(Information supplied Opens)

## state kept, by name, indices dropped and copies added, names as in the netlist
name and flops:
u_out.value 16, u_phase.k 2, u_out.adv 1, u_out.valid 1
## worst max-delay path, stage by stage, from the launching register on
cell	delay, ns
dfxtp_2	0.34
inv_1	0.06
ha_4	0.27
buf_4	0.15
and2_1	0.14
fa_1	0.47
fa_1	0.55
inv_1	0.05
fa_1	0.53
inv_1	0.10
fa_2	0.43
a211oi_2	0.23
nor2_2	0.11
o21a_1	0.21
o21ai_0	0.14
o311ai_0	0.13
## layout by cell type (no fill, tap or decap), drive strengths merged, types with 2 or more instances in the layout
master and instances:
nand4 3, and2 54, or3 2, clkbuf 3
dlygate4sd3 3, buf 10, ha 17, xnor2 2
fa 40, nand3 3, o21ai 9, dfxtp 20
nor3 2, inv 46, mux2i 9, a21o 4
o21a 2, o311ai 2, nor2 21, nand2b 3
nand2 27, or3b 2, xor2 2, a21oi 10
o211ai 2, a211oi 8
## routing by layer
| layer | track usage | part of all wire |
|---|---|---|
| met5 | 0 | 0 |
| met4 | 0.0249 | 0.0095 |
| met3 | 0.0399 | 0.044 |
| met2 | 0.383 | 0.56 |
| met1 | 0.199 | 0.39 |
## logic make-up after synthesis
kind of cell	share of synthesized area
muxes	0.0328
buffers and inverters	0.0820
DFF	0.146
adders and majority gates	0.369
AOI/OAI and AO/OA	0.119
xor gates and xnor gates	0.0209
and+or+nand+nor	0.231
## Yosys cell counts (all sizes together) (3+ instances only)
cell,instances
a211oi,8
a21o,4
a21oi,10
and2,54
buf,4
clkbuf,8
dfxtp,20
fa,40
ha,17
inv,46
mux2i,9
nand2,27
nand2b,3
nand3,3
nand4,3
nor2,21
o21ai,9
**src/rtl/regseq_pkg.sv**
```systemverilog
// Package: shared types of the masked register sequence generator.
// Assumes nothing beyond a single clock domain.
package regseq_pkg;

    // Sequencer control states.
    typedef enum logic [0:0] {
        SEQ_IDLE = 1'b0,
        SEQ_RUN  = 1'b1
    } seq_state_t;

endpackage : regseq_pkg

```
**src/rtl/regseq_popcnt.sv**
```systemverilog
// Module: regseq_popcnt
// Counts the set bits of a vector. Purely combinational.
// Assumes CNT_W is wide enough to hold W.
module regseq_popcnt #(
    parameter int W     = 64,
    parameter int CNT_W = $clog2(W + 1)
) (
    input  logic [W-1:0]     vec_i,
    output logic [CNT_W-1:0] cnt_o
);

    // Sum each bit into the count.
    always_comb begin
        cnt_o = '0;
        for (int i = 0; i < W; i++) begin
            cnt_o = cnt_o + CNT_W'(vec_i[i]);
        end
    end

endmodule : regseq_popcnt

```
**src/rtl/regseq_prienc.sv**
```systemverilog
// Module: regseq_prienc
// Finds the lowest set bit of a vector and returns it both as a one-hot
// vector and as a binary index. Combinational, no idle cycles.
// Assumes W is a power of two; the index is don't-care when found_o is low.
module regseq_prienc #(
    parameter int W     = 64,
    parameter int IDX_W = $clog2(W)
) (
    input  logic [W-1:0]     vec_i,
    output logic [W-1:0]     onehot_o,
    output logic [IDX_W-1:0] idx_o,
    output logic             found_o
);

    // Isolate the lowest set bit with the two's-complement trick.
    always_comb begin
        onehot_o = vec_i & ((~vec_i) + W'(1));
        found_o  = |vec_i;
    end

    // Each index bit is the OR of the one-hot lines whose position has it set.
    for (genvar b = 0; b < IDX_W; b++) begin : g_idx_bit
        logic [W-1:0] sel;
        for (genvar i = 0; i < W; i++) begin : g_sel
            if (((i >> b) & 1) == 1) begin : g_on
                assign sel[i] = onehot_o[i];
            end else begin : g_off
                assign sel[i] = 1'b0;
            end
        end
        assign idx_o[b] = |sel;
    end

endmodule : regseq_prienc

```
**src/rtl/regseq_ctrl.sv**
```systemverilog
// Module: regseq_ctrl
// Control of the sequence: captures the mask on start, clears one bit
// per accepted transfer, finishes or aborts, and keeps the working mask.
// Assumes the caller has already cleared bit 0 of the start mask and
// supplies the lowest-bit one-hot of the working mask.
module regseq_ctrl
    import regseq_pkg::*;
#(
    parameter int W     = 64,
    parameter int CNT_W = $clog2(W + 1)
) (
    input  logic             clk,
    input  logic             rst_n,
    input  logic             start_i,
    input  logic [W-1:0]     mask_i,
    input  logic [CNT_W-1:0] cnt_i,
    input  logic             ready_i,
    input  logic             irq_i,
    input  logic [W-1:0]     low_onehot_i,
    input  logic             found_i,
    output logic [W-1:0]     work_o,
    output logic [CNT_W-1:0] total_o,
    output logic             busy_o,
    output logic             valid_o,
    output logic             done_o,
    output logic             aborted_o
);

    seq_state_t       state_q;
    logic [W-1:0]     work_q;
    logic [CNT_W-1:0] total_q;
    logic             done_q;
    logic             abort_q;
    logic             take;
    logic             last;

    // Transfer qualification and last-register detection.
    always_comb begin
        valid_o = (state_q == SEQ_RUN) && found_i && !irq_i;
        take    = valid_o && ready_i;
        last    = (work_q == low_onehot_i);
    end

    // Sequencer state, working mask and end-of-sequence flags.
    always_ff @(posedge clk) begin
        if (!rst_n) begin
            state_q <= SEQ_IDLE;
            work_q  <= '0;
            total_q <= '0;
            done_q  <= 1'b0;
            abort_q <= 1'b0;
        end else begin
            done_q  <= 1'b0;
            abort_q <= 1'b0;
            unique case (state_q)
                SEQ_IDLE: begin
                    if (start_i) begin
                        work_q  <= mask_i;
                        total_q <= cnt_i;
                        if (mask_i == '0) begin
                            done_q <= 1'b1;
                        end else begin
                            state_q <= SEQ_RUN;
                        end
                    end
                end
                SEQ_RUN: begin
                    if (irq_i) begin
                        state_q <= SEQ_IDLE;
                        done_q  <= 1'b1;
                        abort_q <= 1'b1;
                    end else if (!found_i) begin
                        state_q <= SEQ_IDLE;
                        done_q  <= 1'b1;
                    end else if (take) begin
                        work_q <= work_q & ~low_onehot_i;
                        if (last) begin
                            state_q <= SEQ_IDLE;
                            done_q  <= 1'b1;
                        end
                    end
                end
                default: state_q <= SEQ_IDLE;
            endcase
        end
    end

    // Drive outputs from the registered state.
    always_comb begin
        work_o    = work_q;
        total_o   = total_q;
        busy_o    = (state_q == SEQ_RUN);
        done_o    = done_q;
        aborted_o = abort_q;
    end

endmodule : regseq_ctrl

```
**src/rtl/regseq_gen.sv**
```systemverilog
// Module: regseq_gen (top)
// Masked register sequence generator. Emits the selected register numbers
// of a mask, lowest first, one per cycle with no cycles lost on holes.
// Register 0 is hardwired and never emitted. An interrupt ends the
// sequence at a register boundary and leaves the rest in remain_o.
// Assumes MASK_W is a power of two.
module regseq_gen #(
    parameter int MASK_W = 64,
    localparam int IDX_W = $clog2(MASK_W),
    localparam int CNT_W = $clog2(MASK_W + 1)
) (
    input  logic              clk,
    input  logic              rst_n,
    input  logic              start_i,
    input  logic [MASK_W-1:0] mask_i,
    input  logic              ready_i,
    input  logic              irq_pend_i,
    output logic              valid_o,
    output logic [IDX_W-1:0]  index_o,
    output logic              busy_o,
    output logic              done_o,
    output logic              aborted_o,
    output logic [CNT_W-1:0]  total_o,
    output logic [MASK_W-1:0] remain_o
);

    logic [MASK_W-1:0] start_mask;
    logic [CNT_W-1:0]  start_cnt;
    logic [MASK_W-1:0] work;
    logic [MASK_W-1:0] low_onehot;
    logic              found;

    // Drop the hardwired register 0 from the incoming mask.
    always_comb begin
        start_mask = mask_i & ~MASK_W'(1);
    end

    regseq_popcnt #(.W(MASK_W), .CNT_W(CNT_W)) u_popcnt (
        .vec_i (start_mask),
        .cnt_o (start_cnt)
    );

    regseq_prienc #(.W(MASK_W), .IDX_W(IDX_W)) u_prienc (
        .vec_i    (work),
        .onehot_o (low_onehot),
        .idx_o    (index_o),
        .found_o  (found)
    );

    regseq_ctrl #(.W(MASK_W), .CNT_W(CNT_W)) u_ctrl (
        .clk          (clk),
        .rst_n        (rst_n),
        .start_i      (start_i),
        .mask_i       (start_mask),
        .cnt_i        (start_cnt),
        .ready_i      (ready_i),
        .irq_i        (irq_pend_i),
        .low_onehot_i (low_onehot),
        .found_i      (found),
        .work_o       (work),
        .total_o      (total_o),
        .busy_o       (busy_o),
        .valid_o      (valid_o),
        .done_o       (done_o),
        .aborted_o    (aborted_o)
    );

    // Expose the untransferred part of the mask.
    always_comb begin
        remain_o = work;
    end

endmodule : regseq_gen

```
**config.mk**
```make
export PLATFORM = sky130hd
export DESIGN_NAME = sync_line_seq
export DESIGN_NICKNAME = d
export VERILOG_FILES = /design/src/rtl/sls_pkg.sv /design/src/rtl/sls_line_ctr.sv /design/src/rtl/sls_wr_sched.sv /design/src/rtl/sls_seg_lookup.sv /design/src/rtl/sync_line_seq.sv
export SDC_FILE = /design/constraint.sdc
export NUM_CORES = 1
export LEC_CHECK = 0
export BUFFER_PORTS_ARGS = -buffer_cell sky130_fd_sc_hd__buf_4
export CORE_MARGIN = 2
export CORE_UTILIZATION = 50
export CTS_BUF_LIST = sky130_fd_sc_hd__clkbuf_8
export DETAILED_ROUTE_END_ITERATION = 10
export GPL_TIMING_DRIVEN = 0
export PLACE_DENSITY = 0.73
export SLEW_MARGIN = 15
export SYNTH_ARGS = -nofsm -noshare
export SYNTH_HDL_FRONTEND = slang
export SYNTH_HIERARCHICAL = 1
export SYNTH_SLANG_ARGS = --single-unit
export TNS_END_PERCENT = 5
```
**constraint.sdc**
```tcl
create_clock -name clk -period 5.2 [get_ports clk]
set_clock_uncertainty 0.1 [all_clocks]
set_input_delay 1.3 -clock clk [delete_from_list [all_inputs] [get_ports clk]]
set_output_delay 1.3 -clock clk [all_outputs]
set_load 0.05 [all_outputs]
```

(Information supplied Closes)
(Information supplied Opens)

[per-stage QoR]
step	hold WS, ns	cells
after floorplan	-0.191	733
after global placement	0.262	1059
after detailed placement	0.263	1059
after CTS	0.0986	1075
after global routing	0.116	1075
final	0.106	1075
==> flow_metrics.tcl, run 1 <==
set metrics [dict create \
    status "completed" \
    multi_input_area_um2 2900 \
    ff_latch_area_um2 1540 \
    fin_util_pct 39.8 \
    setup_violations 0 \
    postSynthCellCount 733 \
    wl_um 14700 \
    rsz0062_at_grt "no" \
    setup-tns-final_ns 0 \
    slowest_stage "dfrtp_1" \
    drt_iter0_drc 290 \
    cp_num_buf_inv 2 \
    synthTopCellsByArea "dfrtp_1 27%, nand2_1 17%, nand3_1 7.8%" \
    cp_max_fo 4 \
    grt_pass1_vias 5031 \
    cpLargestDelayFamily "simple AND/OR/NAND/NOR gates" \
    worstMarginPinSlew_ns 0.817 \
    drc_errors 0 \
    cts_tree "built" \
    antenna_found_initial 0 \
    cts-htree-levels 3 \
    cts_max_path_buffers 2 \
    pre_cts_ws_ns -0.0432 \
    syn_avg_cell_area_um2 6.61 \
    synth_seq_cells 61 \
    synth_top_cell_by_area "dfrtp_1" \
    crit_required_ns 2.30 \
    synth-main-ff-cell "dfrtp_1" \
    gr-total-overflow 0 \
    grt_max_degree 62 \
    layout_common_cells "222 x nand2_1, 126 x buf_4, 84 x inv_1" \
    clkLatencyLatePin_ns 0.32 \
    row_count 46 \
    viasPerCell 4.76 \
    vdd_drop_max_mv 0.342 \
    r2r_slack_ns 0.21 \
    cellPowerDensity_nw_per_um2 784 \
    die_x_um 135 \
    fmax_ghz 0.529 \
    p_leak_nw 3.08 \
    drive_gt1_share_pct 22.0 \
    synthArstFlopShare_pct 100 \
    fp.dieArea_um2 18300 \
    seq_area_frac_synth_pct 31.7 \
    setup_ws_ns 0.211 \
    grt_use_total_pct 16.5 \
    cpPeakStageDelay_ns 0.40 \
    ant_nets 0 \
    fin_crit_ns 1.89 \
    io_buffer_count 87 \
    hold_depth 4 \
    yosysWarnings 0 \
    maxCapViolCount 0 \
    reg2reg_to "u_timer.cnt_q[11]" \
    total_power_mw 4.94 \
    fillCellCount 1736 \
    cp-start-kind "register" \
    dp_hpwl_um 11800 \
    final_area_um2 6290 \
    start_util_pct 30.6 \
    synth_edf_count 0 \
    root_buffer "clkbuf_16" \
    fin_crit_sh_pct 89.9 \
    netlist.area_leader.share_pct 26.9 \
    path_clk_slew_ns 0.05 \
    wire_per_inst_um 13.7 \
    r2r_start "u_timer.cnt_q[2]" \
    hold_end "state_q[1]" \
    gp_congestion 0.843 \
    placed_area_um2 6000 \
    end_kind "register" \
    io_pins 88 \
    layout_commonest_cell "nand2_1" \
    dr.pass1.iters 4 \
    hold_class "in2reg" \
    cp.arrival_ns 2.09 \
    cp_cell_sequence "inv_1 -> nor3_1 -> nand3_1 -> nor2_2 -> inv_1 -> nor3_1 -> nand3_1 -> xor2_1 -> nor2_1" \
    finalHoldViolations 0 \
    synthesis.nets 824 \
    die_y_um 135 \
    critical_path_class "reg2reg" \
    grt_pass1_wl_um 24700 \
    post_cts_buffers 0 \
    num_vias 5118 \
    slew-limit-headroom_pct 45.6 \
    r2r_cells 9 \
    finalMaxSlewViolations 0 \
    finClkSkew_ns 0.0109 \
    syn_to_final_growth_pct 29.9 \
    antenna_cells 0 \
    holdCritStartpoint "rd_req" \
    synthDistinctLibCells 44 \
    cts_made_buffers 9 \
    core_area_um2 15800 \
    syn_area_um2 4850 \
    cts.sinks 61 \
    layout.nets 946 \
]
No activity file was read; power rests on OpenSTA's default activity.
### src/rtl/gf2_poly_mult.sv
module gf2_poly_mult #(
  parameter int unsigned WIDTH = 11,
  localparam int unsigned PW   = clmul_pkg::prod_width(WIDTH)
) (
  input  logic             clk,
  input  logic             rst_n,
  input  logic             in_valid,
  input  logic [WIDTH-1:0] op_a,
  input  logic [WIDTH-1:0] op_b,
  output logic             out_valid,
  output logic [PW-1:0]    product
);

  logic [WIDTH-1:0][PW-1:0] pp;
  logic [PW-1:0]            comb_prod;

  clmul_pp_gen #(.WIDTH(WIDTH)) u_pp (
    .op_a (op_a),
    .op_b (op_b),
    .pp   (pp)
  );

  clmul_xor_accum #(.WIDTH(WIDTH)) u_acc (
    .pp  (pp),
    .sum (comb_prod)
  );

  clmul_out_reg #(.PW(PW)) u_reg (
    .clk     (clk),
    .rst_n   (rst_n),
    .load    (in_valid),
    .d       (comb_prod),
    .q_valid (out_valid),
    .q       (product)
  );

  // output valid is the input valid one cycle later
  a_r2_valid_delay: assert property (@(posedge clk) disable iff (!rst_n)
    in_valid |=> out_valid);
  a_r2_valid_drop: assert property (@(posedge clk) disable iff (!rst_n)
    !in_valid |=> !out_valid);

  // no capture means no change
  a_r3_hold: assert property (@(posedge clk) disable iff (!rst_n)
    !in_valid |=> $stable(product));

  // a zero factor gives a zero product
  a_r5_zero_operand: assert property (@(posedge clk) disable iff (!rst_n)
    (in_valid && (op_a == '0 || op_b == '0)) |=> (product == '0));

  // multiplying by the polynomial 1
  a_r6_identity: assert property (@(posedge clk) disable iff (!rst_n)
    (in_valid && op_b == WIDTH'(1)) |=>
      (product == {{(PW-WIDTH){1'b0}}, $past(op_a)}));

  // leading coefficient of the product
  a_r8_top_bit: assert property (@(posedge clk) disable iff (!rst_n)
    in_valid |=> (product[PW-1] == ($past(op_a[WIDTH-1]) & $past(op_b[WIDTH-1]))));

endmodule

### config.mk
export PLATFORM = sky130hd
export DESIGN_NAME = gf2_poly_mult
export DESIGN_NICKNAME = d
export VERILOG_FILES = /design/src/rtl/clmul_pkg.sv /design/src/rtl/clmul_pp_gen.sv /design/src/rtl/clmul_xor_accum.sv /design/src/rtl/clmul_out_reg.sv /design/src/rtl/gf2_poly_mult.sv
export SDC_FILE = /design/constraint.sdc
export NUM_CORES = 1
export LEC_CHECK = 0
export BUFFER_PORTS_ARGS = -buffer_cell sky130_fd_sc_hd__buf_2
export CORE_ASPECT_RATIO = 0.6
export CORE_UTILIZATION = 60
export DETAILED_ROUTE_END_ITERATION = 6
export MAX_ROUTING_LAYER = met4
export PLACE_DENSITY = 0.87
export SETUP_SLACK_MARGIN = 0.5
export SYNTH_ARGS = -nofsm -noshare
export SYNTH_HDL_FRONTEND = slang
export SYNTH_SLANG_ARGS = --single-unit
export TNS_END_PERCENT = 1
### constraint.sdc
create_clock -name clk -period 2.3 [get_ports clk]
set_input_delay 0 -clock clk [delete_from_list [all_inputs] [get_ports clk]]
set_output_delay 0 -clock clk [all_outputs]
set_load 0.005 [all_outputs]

(Information supplied Closes)

# Task to complete
Give back, word for word, only the lines above from the line holding "synthArstFlopShare_pct 100 \" to the line holding "fillCellCount 1736 \", both included.

# Answer box
    synthArstFlopShare_pct 100 \
    fp.dieArea_um2 18300 \
    seq_area_frac_synth_pct 31.7 \
    setup_ws_ns 0.211 \
    grt_use_total_pct 16.5 \
    cpPeakStageDelay_ns 0.40 \
    ant_nets 0 \
    fin_crit_ns 1.89 \
    io_buffer_count 87 \
    hold_depth 4 \
    yosysWarnings 0 \
    maxCapViolCount 0 \
    reg2reg_to "u_timer.cnt_q[11]" \
    total_power_mw 4.94 \
    fillCellCount 1736 \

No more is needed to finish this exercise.